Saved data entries
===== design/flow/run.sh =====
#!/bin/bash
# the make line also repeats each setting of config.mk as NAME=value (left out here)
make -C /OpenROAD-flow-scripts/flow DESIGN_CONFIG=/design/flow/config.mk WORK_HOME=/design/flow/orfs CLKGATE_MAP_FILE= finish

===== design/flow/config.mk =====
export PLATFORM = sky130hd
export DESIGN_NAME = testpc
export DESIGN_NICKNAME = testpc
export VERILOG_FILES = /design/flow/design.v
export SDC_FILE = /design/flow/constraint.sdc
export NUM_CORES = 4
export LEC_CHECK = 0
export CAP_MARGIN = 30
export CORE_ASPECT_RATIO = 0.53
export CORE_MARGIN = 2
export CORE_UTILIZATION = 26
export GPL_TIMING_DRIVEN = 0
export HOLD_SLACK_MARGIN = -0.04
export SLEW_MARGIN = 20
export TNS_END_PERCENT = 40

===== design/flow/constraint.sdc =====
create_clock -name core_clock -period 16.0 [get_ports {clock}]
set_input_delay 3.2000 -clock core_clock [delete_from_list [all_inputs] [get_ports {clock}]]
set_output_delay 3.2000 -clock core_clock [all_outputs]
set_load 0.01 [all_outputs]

---

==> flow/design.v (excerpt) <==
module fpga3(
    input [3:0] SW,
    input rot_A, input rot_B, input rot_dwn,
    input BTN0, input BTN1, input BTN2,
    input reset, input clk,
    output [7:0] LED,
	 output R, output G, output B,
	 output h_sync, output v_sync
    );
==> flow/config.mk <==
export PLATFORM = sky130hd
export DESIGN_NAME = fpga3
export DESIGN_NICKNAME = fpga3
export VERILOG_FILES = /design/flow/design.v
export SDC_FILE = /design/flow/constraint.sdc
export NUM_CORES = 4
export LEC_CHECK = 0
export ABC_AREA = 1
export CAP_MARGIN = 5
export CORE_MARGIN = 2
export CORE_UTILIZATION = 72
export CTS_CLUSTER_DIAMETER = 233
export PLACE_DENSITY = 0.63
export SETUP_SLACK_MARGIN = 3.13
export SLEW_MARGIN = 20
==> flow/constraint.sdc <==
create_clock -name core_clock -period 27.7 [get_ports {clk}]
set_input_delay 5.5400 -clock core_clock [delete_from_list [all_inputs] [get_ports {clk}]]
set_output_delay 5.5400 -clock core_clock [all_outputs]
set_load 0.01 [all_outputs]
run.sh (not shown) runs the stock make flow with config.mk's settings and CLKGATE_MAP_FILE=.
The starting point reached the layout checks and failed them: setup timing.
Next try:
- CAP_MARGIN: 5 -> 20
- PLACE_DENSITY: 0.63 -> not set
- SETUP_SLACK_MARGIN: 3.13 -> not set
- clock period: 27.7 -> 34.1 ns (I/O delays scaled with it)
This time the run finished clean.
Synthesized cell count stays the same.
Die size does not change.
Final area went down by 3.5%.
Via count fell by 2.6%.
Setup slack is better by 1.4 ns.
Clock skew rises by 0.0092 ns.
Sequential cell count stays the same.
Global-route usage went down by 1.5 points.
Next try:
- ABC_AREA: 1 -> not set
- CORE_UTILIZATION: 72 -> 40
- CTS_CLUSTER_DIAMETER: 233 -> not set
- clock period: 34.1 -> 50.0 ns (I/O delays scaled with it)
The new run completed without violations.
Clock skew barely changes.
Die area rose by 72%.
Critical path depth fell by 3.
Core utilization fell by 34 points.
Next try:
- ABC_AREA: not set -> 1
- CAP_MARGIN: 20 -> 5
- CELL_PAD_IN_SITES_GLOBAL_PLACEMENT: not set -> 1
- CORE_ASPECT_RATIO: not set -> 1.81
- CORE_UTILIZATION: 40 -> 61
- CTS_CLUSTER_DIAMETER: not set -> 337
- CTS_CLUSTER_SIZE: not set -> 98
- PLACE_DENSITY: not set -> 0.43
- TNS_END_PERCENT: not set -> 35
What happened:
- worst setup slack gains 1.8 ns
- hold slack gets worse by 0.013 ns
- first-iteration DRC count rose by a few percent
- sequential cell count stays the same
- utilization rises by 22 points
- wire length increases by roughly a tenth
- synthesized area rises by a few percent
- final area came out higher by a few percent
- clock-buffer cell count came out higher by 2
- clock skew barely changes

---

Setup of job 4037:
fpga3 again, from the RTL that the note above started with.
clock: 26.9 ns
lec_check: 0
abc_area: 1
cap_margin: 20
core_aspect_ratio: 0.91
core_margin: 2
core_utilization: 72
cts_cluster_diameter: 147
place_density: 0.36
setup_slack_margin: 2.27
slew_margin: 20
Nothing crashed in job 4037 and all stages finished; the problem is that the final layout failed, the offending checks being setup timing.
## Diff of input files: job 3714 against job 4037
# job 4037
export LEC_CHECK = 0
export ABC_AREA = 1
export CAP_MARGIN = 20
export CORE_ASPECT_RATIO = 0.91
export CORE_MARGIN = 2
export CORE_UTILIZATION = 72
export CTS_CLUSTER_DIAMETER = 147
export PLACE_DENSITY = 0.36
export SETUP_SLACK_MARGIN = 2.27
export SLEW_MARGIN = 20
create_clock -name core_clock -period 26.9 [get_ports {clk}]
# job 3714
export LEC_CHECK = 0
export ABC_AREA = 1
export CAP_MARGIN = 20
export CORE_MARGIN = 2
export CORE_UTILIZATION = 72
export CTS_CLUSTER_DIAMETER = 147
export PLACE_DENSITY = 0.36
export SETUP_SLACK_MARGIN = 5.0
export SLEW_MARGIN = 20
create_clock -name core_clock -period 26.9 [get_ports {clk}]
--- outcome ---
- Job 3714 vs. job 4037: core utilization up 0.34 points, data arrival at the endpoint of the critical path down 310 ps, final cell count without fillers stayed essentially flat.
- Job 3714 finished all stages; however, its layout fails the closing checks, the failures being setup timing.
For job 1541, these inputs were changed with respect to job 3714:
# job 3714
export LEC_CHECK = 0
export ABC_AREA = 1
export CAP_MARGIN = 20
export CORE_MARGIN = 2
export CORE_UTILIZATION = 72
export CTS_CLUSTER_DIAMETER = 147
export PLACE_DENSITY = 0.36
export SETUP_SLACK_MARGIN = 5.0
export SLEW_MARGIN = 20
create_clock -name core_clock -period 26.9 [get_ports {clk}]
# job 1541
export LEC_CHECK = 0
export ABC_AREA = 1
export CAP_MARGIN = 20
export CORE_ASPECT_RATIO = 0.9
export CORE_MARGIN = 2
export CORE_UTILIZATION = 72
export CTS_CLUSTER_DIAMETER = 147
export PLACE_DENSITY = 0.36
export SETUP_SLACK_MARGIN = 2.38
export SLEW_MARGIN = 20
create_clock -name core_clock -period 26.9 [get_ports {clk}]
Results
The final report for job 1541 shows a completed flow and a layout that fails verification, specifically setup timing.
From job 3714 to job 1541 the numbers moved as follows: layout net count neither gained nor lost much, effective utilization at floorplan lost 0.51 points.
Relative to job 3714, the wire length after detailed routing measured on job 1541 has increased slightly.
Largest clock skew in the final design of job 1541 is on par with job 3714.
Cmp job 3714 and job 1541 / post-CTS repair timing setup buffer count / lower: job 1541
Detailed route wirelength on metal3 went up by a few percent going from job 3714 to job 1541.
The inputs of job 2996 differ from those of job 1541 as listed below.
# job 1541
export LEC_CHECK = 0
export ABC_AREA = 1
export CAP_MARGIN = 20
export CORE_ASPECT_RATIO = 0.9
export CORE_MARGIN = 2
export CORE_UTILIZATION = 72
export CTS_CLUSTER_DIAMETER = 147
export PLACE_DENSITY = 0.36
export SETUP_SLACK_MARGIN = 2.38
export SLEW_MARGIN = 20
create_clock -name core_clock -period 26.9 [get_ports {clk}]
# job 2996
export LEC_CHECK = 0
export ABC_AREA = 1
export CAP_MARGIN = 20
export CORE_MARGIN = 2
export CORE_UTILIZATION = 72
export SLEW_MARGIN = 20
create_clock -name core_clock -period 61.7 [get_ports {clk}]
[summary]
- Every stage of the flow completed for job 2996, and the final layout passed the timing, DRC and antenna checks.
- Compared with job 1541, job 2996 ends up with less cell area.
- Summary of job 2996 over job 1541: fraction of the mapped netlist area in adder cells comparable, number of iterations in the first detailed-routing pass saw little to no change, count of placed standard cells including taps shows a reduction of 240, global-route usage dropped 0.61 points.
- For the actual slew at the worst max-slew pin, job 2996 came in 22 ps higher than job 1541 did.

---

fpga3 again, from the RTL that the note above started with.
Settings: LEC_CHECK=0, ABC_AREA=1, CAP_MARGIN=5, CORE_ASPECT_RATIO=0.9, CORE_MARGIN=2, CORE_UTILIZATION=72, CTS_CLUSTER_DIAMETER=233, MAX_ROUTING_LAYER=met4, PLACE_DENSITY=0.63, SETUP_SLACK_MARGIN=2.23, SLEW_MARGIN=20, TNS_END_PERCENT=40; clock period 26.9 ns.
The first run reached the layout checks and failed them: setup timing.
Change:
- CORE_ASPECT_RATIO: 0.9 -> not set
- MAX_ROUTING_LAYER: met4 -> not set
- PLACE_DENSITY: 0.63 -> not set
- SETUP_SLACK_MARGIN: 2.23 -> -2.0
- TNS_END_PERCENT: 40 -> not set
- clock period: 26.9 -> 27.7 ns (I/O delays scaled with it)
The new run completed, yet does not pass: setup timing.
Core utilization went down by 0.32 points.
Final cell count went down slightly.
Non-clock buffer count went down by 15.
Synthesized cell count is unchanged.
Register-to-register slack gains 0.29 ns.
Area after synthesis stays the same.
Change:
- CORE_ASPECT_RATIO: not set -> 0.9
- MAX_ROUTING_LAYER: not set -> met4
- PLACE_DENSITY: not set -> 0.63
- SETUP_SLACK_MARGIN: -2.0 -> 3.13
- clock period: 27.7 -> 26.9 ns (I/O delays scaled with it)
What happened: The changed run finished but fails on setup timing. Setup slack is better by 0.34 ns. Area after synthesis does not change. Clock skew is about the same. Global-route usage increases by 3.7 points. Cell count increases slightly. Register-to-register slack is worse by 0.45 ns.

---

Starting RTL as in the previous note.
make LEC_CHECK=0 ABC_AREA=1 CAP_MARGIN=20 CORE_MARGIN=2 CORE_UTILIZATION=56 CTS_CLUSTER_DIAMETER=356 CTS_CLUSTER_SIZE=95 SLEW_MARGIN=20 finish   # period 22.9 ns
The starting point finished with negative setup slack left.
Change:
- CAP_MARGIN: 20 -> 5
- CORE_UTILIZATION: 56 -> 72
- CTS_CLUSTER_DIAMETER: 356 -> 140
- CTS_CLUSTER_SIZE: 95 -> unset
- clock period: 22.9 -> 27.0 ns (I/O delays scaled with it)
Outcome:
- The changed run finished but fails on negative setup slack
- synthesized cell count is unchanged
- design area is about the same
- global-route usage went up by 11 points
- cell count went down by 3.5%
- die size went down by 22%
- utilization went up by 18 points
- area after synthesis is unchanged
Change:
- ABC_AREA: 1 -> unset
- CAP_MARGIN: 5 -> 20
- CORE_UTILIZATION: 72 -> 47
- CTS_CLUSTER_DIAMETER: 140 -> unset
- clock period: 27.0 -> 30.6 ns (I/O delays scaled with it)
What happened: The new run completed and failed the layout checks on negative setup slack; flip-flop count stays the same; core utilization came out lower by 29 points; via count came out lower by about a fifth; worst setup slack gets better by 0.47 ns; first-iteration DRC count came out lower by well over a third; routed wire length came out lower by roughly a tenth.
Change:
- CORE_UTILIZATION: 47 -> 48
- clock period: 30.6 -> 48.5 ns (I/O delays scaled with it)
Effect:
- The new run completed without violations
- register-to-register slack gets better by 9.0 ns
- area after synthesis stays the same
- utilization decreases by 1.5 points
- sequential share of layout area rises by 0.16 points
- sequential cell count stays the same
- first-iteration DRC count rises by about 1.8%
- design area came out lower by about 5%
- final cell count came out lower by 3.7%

**EXERCISE BRIEF:** Reprint exactly the lines above that start at the one with "What happened: The new" and end at the one with "- final cell count came out lower by 3.7%", keeping both and adding none.

**ANSWER TO THIS TASK:**
What happened: The new run completed and failed the layout checks on negative setup slack; flip-flop count stays the same; core utilization came out lower by 29 points; via count came out lower by about a fifth; worst setup slack gets better by 0.47 ns; first-iteration DRC count came out lower by well over a third; routed wire length came out lower by roughly a tenth.
Change:
- CORE_UTILIZATION: 47 -> 48
- clock period: 30.6 -> 48.5 ns (I/O delays scaled with it)
Effect:
- The new run completed without violations
- register-to-register slack gets better by 9.0 ns
- area after synthesis stays the same
- utilization decreases by 1.5 points
- sequential share of layout area rises by 0.16 points
- sequential cell count stays the same
- first-iteration DRC count rises by about 1.8%
- design area came out lower by about 5%
- final cell count came out lower by 3.7%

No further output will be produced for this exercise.